The 2009–10 Union Dutchwomen women's hockey team will represent Union College in the 2009–10 NCAA Division I women's hockey season. The Dutchwomen are a member of the Eastern College Athletic Conference.

Offseason
May 27 : Marianna Locke, a 2009 graduate of St. Lawrence, has been named an assistant coach on Union’s women’s ice hockey team. Locke, also served as a coach for the Adirondack Regional Team at the 2009 Empire State Games, guiding her team to a bronze medal.
June 1: Defenseman Jackie Koetteritz and forward Marissa Gentile will captain the 2009-10 Union College women’s ice hockey squad. Koetteritz will be the only senior on the team.
June 15: The Union College women’s ice hockey team topped ECAC Hockey schools in 2008 raising approximately $11,700 during the “Pink at the Rink” efforts. In 2009, the Dutchwomen raised $4,249.
June 30: Union women's ice hockey head coach Claudia Asano and assistant coach Ali Boe will serve as coaches for the USA Hockey Player Development Camp.

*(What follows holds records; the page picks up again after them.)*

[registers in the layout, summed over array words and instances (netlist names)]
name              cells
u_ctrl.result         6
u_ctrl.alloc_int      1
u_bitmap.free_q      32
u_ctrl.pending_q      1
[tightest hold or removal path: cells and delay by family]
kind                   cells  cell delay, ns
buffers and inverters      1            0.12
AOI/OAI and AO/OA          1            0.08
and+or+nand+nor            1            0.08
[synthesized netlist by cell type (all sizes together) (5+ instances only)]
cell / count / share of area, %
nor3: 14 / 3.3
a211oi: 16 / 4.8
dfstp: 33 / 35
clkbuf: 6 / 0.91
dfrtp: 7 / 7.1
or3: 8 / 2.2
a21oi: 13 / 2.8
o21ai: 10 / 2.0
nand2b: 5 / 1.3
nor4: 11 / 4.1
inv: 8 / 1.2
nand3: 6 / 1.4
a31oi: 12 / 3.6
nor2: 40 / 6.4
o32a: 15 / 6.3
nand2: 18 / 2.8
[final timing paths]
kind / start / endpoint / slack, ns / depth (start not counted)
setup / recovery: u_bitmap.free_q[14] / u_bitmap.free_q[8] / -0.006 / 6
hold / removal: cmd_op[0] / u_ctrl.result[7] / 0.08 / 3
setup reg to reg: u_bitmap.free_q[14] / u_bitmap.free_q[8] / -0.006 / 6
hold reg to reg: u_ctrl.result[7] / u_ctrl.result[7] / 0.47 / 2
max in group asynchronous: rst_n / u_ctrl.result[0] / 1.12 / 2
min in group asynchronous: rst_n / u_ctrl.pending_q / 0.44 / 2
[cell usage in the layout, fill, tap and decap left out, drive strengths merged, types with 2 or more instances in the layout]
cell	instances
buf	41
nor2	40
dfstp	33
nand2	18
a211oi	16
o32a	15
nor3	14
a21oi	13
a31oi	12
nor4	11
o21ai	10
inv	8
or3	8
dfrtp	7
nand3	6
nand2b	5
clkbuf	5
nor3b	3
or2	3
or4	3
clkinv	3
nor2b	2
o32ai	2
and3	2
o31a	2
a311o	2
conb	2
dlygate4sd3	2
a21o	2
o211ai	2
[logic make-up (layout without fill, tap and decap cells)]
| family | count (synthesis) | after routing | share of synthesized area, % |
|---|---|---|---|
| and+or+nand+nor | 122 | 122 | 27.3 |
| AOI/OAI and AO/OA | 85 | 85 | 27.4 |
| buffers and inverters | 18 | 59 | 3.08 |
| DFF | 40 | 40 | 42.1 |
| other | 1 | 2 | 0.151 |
**config.mk**
```make
export PLATFORM = sky130hd
export DESIGN_NAME = nor_cmd_seq
export DESIGN_NICKNAME = d
export VERILOG_FILES = /design/src/rtl/nor_cmd_seq.sv
export SDC_FILE = /design/constraint.sdc
export NUM_CORES = 1
export LEC_CHECK = 0
export ABC_CLOCK_PERIOD_IN_PS = 8700
export CORE_MARGIN = 2
export CORE_UTILIZATION = 51
export DETAILED_ROUTE_END_ITERATION = 12
export HOLD_SLACK_MARGIN = 0.08
export MAX_ROUTING_LAYER = met4
export PLACE_DENSITY = 0.85
export SYNTH_ARGS = -nofsm -noshare
export SYNTH_HDL_FRONTEND = slang
export SYNTH_SLANG_ARGS = --single-unit
```
**constraint.sdc**
```tcl
create_clock -name clk -period 8.7 [get_ports clk]
set_clock_uncertainty 0.1 [all_clocks]
set_input_delay 1.305 -clock clk [delete_from_list [all_inputs] [get_ports clk]]
set_output_delay 1.305 -clock clk [all_outputs]
set_load 0.02 [all_outputs]
```
===== config.mk =====
export PLATFORM = sky130hd
export DESIGN_NAME = mdiv_core
export DESIGN_NICKNAME = d
export VERILOG_FILES = /design/src/rtl/mdiv_pkg.sv /design/src/rtl/mdiv_prenorm.sv /design/src/rtl/mdiv_step.sv /design/src/rtl/mdiv_core.sv
export SDC_FILE = /design/constraint.sdc
export NUM_CORES = 1
export LEC_CHECK = 0
export BUFFER_PORTS_ARGS = -buffer_cell sky130_fd_sc_hd__buf_2
export CORE_MARGIN = 4
export CORE_UTILIZATION = 58
export CTS_CLUSTER_SIZE = 28
export DETAILED_ROUTE_END_ITERATION = 7
export PLACE_DENSITY = 0.81
export SYNTH_ARGS = -nofsm -noshare
export SYNTH_HDL_FRONTEND = slang
export SYNTH_SLANG_ARGS = --single-unit

===== constraint.sdc =====
create_clock -name clk -period 5 [get_ports clk]
set_input_delay 0.25 -clock clk [delete_from_list [all_inputs] [get_ports clk]]
set_output_delay 0.25 -clock clk [all_outputs]
set_load 0.1 [all_outputs]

Asano will coach the girl's U-16 team camp, while Boe will be coaching the girl's U-14 team camp in Rochester, NY. 
August 12 : The Union women’s ice hockey team will have six new recruits for the 2009-10 season. The group consists of four forwards, one defenseman and one goaltender. Nicole Bartlett, Katie Faucher, Rhianna Kurio, Alana Marcinko, Emma Rambo and Jeannie Sabourin will join the team.

Exhibition

Regular season
The club's overall record was 5 wins, 28 losses and 1 tie. In the ECAC, its conference mark was 1 win, 20 losses and 1 tie. The home record was 4 wins, 12 losses and 1 tie, while the road mark was 1 win, 16 losses and no ties.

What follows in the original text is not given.